The Mechanism of Water Evaporation at the Vacuum Accelerated Bonding Interface

The bonding strength of hydro-catalytic bonding is influenced by multiple factors such as bonding solution parameters, curing time, and temperature. Curing at room temperature requires 4 weeks to complete the bonding process. While low-temperature heating can accelerate curing and shorten the time, it is not suitable for heat-sensitive precision devices. To address this issue, this study innovatively proposes a vacuum-assisted hydro-catalytic bonding method. By utilizing a vacuum environment to accelerate the escape of water from the bonding interface, and based on the Hertz-Knudsen equation, an ultra-high vacuum dual-chamber system combined with a quadrupole mass spectrometer is used to monitor water vapor pressure in real time (characterizing the water escape flux).
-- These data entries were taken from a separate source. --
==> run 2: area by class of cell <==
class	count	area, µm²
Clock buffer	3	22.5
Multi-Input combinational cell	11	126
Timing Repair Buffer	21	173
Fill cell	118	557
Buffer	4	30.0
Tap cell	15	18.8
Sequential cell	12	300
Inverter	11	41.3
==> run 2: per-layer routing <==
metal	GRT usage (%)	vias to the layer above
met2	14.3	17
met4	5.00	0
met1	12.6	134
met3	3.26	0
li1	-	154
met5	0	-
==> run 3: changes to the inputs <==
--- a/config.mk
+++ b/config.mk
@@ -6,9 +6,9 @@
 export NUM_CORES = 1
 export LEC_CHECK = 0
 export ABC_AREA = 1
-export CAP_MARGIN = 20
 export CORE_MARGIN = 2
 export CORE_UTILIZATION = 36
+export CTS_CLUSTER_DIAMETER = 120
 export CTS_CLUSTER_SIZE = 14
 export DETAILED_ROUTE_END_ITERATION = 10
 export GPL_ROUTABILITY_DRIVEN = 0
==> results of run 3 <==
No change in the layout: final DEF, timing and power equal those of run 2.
### config.mk
export PLATFORM = sky130hd
export DESIGN_NAME = uart_fx_alu_core
export DESIGN_NICKNAME = d
export VERILOG_FILES = /design/src/rtl/uart_fx_alu_pkg.sv /design/src/rtl/uart_fx_alu_core_alu.sv /design/src/rtl/uart_fx_alu_core.sv
export SDC_FILE = /design/constraint.sdc
export NUM_CORES = 1
export LEC_CHECK = 0
export CELL_PAD_IN_SITES_DETAIL_PLACEMENT = 0
export CELL_PAD_IN_SITES_GLOBAL_PLACEMENT = 1
export CORE_ASPECT_RATIO = 1.2
export CORE_MARGIN = 1
export CORE_UTILIZATION = 35
export CTS_CLUSTER_DIAMETER = 60
export DETAILED_ROUTE_END_ITERATION = 8
export PLACE_DENSITY_LB_ADDON = 0.1
export SLEW_MARGIN = 5
export SYNTH_ARGS = -nofsm -noshare
export SYNTH_HDL_FRONTEND = slang
export SYNTH_SLANG_ARGS = --single-unit
export TNS_END_PERCENT = 1
### constraint.sdc
create_clock -name CLK -period 14 [get_ports CLK]
set_clock_uncertainty 0.15 [all_clocks]
set_input_delay 4.2 -clock CLK [delete_from_list [all_inputs] [get_ports CLK]]
set_output_delay 4.2 -clock CLK [all_outputs]
set_load 0.02 [all_outputs]
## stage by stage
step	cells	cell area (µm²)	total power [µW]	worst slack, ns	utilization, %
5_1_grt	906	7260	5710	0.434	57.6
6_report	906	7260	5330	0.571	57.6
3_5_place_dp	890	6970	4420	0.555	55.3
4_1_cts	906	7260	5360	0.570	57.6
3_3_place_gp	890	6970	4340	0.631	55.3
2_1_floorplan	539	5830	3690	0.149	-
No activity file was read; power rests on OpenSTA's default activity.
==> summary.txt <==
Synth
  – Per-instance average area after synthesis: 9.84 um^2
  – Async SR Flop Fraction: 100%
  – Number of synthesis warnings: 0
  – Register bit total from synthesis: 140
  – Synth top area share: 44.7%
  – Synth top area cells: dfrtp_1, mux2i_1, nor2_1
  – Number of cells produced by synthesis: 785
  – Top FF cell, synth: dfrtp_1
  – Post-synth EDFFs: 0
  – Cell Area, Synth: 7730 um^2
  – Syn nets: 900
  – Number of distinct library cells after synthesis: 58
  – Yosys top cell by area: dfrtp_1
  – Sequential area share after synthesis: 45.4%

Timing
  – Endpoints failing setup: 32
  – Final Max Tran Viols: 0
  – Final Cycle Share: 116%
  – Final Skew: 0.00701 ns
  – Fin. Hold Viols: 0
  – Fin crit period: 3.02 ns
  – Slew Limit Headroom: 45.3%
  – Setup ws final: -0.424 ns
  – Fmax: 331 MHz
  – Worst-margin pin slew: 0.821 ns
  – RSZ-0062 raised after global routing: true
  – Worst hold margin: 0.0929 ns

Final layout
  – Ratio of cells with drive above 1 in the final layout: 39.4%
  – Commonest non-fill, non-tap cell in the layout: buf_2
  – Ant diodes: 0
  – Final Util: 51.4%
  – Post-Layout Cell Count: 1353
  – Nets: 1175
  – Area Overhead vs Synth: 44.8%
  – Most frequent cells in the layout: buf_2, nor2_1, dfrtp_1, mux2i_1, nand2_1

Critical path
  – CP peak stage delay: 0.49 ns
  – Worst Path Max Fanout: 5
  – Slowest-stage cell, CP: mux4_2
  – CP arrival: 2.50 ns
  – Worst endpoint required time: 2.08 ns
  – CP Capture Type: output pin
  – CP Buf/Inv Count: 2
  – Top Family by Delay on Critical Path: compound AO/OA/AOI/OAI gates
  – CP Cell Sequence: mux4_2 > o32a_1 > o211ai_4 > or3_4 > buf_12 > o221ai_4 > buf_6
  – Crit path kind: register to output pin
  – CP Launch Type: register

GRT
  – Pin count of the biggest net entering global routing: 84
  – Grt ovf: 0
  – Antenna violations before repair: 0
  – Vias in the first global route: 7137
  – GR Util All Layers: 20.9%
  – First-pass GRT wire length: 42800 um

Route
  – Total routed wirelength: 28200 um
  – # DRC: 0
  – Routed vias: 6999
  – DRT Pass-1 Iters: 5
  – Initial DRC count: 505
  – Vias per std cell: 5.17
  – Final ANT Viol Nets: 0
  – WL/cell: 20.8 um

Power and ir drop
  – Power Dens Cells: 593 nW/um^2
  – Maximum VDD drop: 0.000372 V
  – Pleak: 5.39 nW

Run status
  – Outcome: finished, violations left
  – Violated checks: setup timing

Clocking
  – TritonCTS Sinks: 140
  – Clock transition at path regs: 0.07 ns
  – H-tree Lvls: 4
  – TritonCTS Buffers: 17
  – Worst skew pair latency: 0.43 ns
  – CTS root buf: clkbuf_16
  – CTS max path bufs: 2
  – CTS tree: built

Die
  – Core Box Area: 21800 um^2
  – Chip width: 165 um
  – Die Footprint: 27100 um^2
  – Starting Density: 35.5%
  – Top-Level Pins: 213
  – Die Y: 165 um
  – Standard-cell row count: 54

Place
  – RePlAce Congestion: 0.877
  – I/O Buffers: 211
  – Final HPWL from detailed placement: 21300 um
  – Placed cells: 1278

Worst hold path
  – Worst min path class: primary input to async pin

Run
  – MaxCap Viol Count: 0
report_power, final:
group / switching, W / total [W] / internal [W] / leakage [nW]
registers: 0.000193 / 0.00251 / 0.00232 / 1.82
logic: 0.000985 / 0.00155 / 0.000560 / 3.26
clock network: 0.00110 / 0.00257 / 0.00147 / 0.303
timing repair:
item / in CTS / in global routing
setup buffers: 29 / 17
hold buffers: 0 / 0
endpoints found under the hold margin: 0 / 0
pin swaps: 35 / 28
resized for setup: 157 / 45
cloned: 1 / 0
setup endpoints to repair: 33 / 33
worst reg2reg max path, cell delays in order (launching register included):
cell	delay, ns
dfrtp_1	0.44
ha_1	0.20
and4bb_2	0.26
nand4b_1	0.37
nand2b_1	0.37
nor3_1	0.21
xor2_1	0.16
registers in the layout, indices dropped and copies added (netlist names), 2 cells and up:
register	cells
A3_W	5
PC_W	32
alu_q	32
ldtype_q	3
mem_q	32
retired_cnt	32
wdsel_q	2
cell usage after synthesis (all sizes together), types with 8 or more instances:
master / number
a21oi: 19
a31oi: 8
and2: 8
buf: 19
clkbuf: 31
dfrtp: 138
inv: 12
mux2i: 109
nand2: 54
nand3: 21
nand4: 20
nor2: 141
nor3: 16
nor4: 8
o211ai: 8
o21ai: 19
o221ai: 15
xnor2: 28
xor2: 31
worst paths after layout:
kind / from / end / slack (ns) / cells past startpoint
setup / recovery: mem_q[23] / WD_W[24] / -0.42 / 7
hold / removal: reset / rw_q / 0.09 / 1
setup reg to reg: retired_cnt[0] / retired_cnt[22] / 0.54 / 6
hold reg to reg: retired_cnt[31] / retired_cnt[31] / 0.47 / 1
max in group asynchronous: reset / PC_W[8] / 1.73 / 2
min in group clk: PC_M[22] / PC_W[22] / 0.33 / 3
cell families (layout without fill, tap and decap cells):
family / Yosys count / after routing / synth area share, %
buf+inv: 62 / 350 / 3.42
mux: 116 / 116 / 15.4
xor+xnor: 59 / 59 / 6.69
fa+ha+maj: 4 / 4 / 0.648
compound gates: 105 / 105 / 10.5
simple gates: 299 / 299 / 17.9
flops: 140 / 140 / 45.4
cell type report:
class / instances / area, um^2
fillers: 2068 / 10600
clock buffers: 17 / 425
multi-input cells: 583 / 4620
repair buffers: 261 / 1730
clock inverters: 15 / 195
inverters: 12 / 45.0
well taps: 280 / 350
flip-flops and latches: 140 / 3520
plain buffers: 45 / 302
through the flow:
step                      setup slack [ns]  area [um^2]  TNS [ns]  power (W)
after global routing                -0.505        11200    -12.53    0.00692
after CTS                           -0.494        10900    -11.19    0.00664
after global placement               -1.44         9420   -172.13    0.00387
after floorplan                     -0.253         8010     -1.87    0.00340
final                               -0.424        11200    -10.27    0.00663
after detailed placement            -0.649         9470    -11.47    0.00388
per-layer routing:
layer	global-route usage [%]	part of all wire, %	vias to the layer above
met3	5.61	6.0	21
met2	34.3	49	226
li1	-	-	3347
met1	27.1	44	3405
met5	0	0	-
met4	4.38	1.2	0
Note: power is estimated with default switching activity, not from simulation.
This is complemented by a microbalance to measure sample weight loss (characterizing the amount of water escaped), and bonding strength tests to verify the process effectiveness. The results show that the water escape flux at the bonding interface is significantly higher under vacuum than under atmospheric pressure. After pre-bonding followed by 24 h of atmospheric curing and 4 h of vacuum treatment, the average bonding strength reaches 11.31 MPa, reducing the curing cycle from 4 weeks to 28 h, while meeting the requirements of heat-sensitive precision devices. The study confirms that vacuum is an efficient way to promote water escape at the bonding interface, and a modified H-K equation can describe its acceleration mechanism.